“Yes.”
“I hope you were careful.”
“Of course. I told them I was on a walking tour. I dare say I shan’t see them again.”
“No. I don’t think you’d better.”
Something in Joan Gaunt’s voice annoyed her. It was quietly but harshly dictatorial, and Eve stiffened.
“I don’t think you need worry. I can look after my own affairs.”

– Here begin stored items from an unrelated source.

`src/shb_regs.svh`:
```
/*
  Register offsets, reset values, address-map nibbles and access sizes
  of the shared bus arbiter. Included by the arbiter module only.
*/
`ifndef SHB_REGS_SVH
`define SHB_REGS_SVH
`define SHB_CPU_PRIO_OFS    12'h000
`define SHB_PCIE_PRIO_OFS   12'h004
`define SHB_ACC_PRIO_OFS    12'h008
`define SHB_TOKEN_EN_OFS    12'h00c
`define SHB_PERIOD_OFS      12'h010
`define SHB_CPU_WEIGHT_OFS  12'h014
`define SHB_PCIE_WEIGHT_OFS 12'h018
`define SHB_ACC_WEIGHT_OFS  12'h01c
`define SHB_STATUS_OFS      12'h020
`define SHB_TOKEN_OFS       12'h024
`define SHB_PRIO_RST        4'h0
`define SHB_PRIO_TOP        4'hf
`define SHB_PERIOD_RST      16'h0800
`define SHB_WEIGHT_RST      16'h0000
`define SHB_MIRROR_NIB      4'h0
`define SHB_MIRROR2_NIB     4'h1
`define SHB_FLASH_NIB       4'h4
`define SHB_CHIP_NIB        4'h7
`define SHB_DRAM_LO_NIB     4'h8
`define SHB_DRAM_HI_NIB     4'hb
`define SHB_PCIE_LO_NIB     4'hc
`define SHB_CHIP_LOCAL_BLK  4'h0
`define SHB_FAST_ONE_TOP    16'h7101
`define SHB_FAST_TWO_TOP    16'h7102
`define SHB_SIZE_WORD       2'h2
`endif

```
`src/shb_pkg.sv`:
```
/*
  Types of the shared bus arbiter: beat state machine and target regions.
  Assumes nothing of its surroundings.
*/
package shb_pkg;
  typedef enum {ST_ARB, ST_BEAT, ST_MEM, ST_RREG, ST_DONE} shb_state_t;
  typedef enum {RG_NONE, RG_FLASH, RG_DRAM, RG_PCIE, RG_CHIP} shb_region_t;
endpackage

```
`src/shb_arbiter.sv`:
```
/*
  Shared bus arbiter with strict and weighted-token arbitration, region
  decode, chip-register write buffer and APB configuration slave.
  Assumes masters hold a beat until their ready pulse, downstream ports
  answer with a one-cycle ack, and all inputs are on clock_i.
*/
// How it works
// reset priorities tie, so index order makes the cpu master win.
// each master has its own programmable four-bit priority level.
// level 15 is the highest level in the strict ordering.
// in token mode, masters without tokens still get an idle bus.
// token counters reload from their weights when a refresh period begins.
// refresh period length is programmable; a new period starts on expiry.
// each cycle a master owns the bus its token counter drops by one.
// a master with zero tokens is low priority until the next refresh.
// a requester holding tokens beats every requester holding none.
// ties inside each token group are settled by the priority levels.
// weight 0 means unlimited tokens, never demoted.
// masters use only 32-bit accesses to chip registers; others get an error.
// one-word write buffer; a second write stalls until it drains.
// a chip-register read stalls the bus until data returns.
// a register read waits for the buffered write to finish.
// local register block is flagged fast toward the register port.
// switch-core block is flagged slow, its two fast targets fast.
// flash-region reads go to the flash boot controller port.
// masters never write the flash region; such writes get an error.
// dram-region accesses are forwarded on the dram controller port.
// pcie-region accesses are forwarded on the pcie endpoint port.
// byte addresses, 8/16/32-bit sizes and 32-bit word bursts pass through.
// tokens saturate at zero; owner keeps the bus to the last beat.
`timescale 1ns/10ps
`include "shb_regs.svh"
module shb_arbiter import shb_pkg::*; #(
  parameter int          NM           = 3,
  parameter int          TW           = 16,
  parameter logic [15:0] FAST_ONE_TOP = `SHB_FAST_ONE_TOP, // arbitrary value
  parameter logic [15:0] FAST_TWO_TOP = `SHB_FAST_TWO_TOP  // arbitrary value
) (
  input  wire logic        clock_i,
  input  wire logic        rst_i,
  input  wire logic        ce_i,
  input  wire logic        boot_mode_i,
  input  wire logic        psel_i,
  input  wire logic        penable_i,
  input  wire logic        pwrite_i,
  input  wire logic [11:0] paddr_i,
  input  wire logic [31:0] pwdata_i,
  output logic      [31:0] prdata_o,
  output logic             pready_o,
  output logic             pslverr_o,
  input  wire logic        mst_req_i   [NM],
  input  wire logic [31:0] mst_addr_i  [NM],
  input  wire logic        mst_write_i [NM],
  input  wire logic [1:0]  mst_size_i  [NM],
  input  wire logic [31:0] mst_wdata_i [NM],
  input  wire logic        mst_last_i  [NM],
  output logic      [NM-1:0] mst_ready_o,
  output logic      [31:0] mst_rdata_o,
  output logic             mst_err_o,
  output logic      [2:0]  mem_sel_o,
  output logic      [31:0] mem_addr_o,
  output logic             mem_write_o,
  output logic      [1:0]  mem_size_o,
  output logic      [31:0] mem_wdata_o,
  output logic             mem_last_o,
  input  wire logic        mem_ack_i,
  input  wire logic [31:0] mem_rdata_i,
  output logic             reg_req_o,
  output logic      [31:0] reg_addr_o,
  output logic             reg_write_o,
  output logic      [31:0] reg_wdata_o,
  output logic             reg_fast_o,
  input  wire logic        reg_ack_i,
  input  wire logic [31:0] reg_rdata_i
);
  shb_state_t  state_ff;
  shb_region_t region;
  logic [1:0]    gnt_ff;
  logic [1:0]    winner;
  logic [3:0]    prio_ff   [NM];
  logic [TW-1:0] weight_ff [NM];
  logic [TW-1:0] tok_ff    [NM];
  logic [NM-1:0] has_tok;
  logic [TW-1:0] period_ff;
  logic [TW-1:0] ref_ff;
  logic          en_ff;
  logic          reload;
  logic          wbuf_full_ff;
  logic [31:0]   wbuf_addr_ff;
  logic [31:0]   wbuf_data_ff;
  logic          wbuf_fast_ff;
  logic          reg_req_ff;
  logic          reg_write_ff;
  logic          bad;
  logic          fast;
  logic          fill_wb;
  logic          issue_rd;
  logic [31:0]   cur_addr;
  logic          cur_write;
  logic          cur_last;

  assign cur_addr  = mst_addr_i[gnt_ff];
  assign cur_write = mst_write_i[gnt_ff];
  assign cur_last  = mst_last_i[gnt_ff];

  // region decode of the owner's current beat
  always_comb begin
    region = RG_NONE;
    if (cur_addr[31:28] == `SHB_MIRROR_NIB) begin
      region = boot_mode_i ? RG_FLASH : RG_DRAM;
    end else if (cur_addr[31:28] == `SHB_MIRROR2_NIB) begin
      region = boot_mode_i ? RG_NONE : RG_DRAM;
    end else if (cur_addr[31:28] == `SHB_FLASH_NIB) begin
      region = RG_FLASH;
    end else if (cur_addr[31:28] == `SHB_CHIP_NIB) begin
      region = RG_CHIP;
    end else if (cur_addr[31:28] >= `SHB_DRAM_LO_NIB && cur_addr[31:28] <= `SHB_DRAM_HI_NIB) begin
      region = RG_DRAM;
    end else if (cur_addr[31:28] >= `SHB_PCIE_LO_NIB) begin
      region = RG_PCIE;
    end
  end

  assign bad = (region == RG_NONE) || (region == RG_FLASH && cur_write) ||
               (region == RG_CHIP && mst_size_i[gnt_ff] != `SHB_SIZE_WORD);
  assign fast = (cur_addr[27:24] == `SHB_CHIP_LOCAL_BLK) ||
                (cur_addr[31:16] == FAST_ONE_TOP) || (cur_addr[31:16] == FAST_TWO_TOP);
  assign fill_wb  = state_ff == ST_BEAT && mst_req_i[gnt_ff] && !bad && region == RG_CHIP &&
                    cur_write && !wbuf_full_ff;
  assign issue_rd = state_ff == ST_BEAT && mst_req_i[gnt_ff] && !bad && region == RG_CHIP &&
                    !cur_write && !wbuf_full_ff && !reg_req_ff;

  // token counters, one per master
  assign reload = en_ff && ref_ff == '0;
  for (genvar m = 0; m < NM; m++) begin : g_tok
    assign has_tok[m] = !en_ff || weight_ff[m] == '0 || tok_ff[m] != '0;
    always_ff @(posedge clock_i) begin
      if (rst_i) begin
        tok_ff[m] <= TW'(`SHB_WEIGHT_RST);
      end else if (ce_i) begin
        if (!en_ff || reload) begin
          tok_ff[m] <= weight_ff[m];
        end else if (state_ff != ST_ARB && gnt_ff == 2'(m) && tok_ff[m] != '0) begin
          tok_ff[m] <= tok_ff[m] - 1'b1;
        end
      end
    end
  end

  always_ff @(posedge clock_i) begin
    if (rst_i) begin
      ref_ff <= TW'(`SHB_PERIOD_RST);
    end else if (ce_i) begin
      if (!en_ff || reload) begin
        ref_ff <= period_ff - 1'b1;
      end else begin
        ref_ff <= ref_ff - 1'b1;
      end
    end
  end

  // key = {holds tokens, level}; strict greater keeps lower index on ties
  always_comb begin
    logic [4:0] best;
    best   = 5'h00;
    winner = 2'h0;
    for (int m = 0; m < NM; m++) begin
      if (mst_req_i[m] && ({has_tok[m], prio_ff[m]} > best || winner == 2'h0 && !mst_req_i[0])) begin
        if (!(m > 0 && mst_req_i[winner] && {has_tok[m], prio_ff[m]} <= best)) begin
          best   = {has_tok[m], prio_ff[m]};
          winner = 2'(m);
        end
      end
    end
  end

  // beat state machine of the bus owner
  always_ff @(posedge clock_i) begin
    if (rst_i) begin
      state_ff    <= ST_ARB;
      gnt_ff      <= 2'h0;
      mst_rdata_o <= 32'h0;
      mst_err_o   <= 1'b0;
    end else if (ce_i) begin
      case (state_ff)
        ST_ARB: begin
          if (mst_req_i[0] || mst_req_i[1] || mst_req_i[2]) begin
            gnt_ff   <= winner;
            state_ff <= ST_BEAT;
          end
        end
        ST_BEAT: begin
          mst_err_o <= 1'b0;
          if (!mst_req_i[gnt_ff]) begin
            state_ff <= ST_ARB;
          end else if (bad) begin
            mst_err_o   <= 1'b1;
            mst_rdata_o <= 32'h0;
            state_ff    <= ST_DONE;
          end else if (region != RG_CHIP) begin
            state_ff <= ST_MEM;
          end else if (fill_wb) begin
            state_ff <= ST_DONE;
          end else if (issue_rd) begin
            state_ff <= ST_RREG;
          end
        end
        ST_MEM: begin
          if (mem_ack_i) begin
            mst_rdata_o <= mem_rdata_i;
            state_ff    <= ST_DONE;
          end
        end
        ST_RREG: begin
          if (reg_ack_i) begin
            mst_rdata_o <= reg_rdata_i;
            state_ff    <= ST_DONE;
          end
        end
        ST_DONE: begin
          state_ff <= cur_last ? ST_ARB : ST_BEAT;
        end
        default: state_ff <= ST_ARB;
      endcase
    end
  end

  for (genvar m = 0; m < NM; m++) begin : g_rdy
    assign mst_ready_o[m] = state_ff == ST_DONE && gnt_ff == 2'(m);
  end

  // forwarding port toward flash, dram and pcie controllers
  always_ff @(posedge clock_i) begin
    if (rst_i) begin
      mem_sel_o   <= 3'h0;
      mem_addr_o  <= 32'h0;
      mem_write_o <= 1'b0;
      mem_size_o  <= 2'h0;
      mem_wdata_o <= 32'h0;
      mem_last_o  <= 1'b0;
    end else if (ce_i) begin
      if (mem_ack_i) begin
        mem_sel_o <= 3'h0;
      end else if (state_ff == ST_BEAT && mst_req_i[gnt_ff] && !bad && region != RG_CHIP) begin
        mem_sel_o   <= {region == RG_PCIE, region == RG_DRAM, region == RG_FLASH};
        mem_addr_o  <= cur_addr;
        mem_write_o <= cur_write;
        mem_size_o  <= mst_size_i[gnt_ff];
        mem_wdata_o <= mst_wdata_i[gnt_ff];
        mem_last_o  <= cur_last;
      end
    end
  end

  // chip-register write buffer and register port
  always_ff @(posedge clock_i) begin
    if (rst_i) begin
      wbuf_full_ff <= 1'b0;
      wbuf_addr_ff <= 32'h0;
      wbuf_data_ff <= 32'h0;
      wbuf_fast_ff <= 1'b0;
    end else if (ce_i) begin
      if (fill_wb) begin
        wbuf_full_ff <= 1'b1;
        wbuf_addr_ff <= cur_addr;
        wbuf_data_ff <= mst_wdata_i[gnt_ff];
        wbuf_fast_ff <= fast;
      end else if (reg_req_ff && reg_write_ff && reg_ack_i) begin
        wbuf_full_ff <= 1'b0;
      end
    end
  end

  always_ff @(posedge clock_i) begin
    if (rst_i) begin
      reg_req_ff   <= 1'b0;
      reg_write_ff <= 1'b0;
      reg_addr_o   <= 32'h0;
      reg_wdata_o  <= 32'h0;
      reg_fast_o   <= 1'b0;
    end else if (ce_i) begin
      if (reg_req_ff && reg_ack_i) begin
        reg_req_ff <= 1'b0;
      end else if (!reg_req_ff && wbuf_full_ff) begin
        reg_req_ff   <= 1'b1;
        reg_write_ff <= 1'b1;
        reg_addr_o   <= wbuf_addr_ff;
        reg_wdata_o  <= wbuf_data_ff;
        reg_fast_o   <= wbuf_fast_ff;
      end else if (issue_rd) begin
        reg_req_ff   <= 1'b1;
        reg_write_ff <= 1'b0;
        reg_addr_o   <= cur_addr;
        reg_fast_o   <= fast;
      end
    end
  end
  assign reg_req_o   = reg_req_ff;
  assign reg_write_o = reg_write_ff;

  // apb configuration slave, zero wait states
  logic [11:0] ofs;
  logic        hit;
  logic [31:0] rd;
  assign ofs      = {paddr_i[11:2], 2'b00};
  assign pready_o = 1'b1;
  always_comb begin
    hit = 1'b1;
    rd  = 32'h0;
    case (ofs)
      `SHB_CPU_PRIO_OFS:    rd = {28'h0, prio_ff[0]};
      `SHB_PCIE_PRIO_OFS:   rd = {28'h0, prio_ff[1]};
      `SHB_ACC_PRIO_OFS:    rd = {28'h0, prio_ff[2]};
      `SHB_TOKEN_EN_OFS:    rd = {31'h0, en_ff};
      `SHB_PERIOD_OFS:      rd = 32'(period_ff);
      `SHB_CPU_WEIGHT_OFS:  rd = 32'(weight_ff[0]);
      `SHB_PCIE_WEIGHT_OFS: rd = 32'(weight_ff[1]);
      `SHB_ACC_WEIGHT_OFS:  rd = 32'(weight_ff[2]);
      `SHB_STATUS_OFS:      rd = {27'h0, reg_req_ff, wbuf_full_ff, state_ff != ST_ARB, gnt_ff};
      `SHB_TOKEN_OFS:       rd = {29'h0, has_tok};
      default:              hit = 1'b0;
    endcase
  end

  always_ff @(posedge clock_i) begin
    if (rst_i) begin
      prdata_o  <= 32'h0;
      pslverr_o <= 1'b0;
    end else if (ce_i && psel_i && !penable_i) begin
      prdata_o  <= pwrite_i ? 32'h0 : rd;
      pslverr_o <= !hit;
    end
  end

  always_ff @(posedge clock_i) begin
    if (rst_i) begin
      prio_ff   <= '{default: `SHB_PRIO_RST};
      weight_ff <= '{default: TW'(`SHB_WEIGHT_RST)};
      period_ff <= TW'(`SHB_PERIOD_RST);
      en_ff     <= 1'b0;
    end else if (ce_i && psel_i && penable_i && pwrite_i) begin
      case (ofs)
        `SHB_CPU_PRIO_OFS:    prio_ff[0]   <= pwdata_i[3:0];
        `SHB_PCIE_PRIO_OFS:   prio_ff[1]   <= pwdata_i[3:0];
        `SHB_ACC_PRIO_OFS:    prio_ff[2]   <= pwdata_i[3:0];
        `SHB_TOKEN_EN_OFS:    en_ff        <= pwdata_i[0];
        `SHB_PERIOD_OFS:      period_ff    <= pwdata_i[TW-1:0];
        `SHB_CPU_WEIGHT_OFS:  weight_ff[0] <= pwdata_i[TW-1:0];
        `SHB_PCIE_WEIGHT_OFS: weight_ff[1] <= pwdata_i[TW-1:0];
        `SHB_ACC_WEIGHT_OFS:  weight_ff[2] <= pwdata_i[TW-1:0];
        default: ;
      endcase
    end
  end
endmodule // shb_arbiter

```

“Did you live in Basingford?”
“No. Out in the country.”
Lizzie Straker and Joan Gaunt exchanged glances. Something had happened to the woman in Eve, a something that was so patent and yet so mysterious that even these two fanatics noticed it and were puzzled. Had she looked into a mirror before entering the sitting-room, she would have been struck by a physical transfiguration of which she was for the moment unconscious. She had changed into a more spring-like and more sensitive study of herself. There was the indefinable suggestion of bloom upon fruit. Her face looked fuller, her skin more soft, her lips redder, her eyes brighter yet more elusive. She had been bathing in deep and magic waters and had emerged with a shy tenderness hovering about her mouth, and an air of sensuous radiance.
Supper was cleared away. The lamp was replaced on the table. Joan Gaunt brought out a note-book and her cypher-written itinerary. Lizzie Straker lit a cigarette.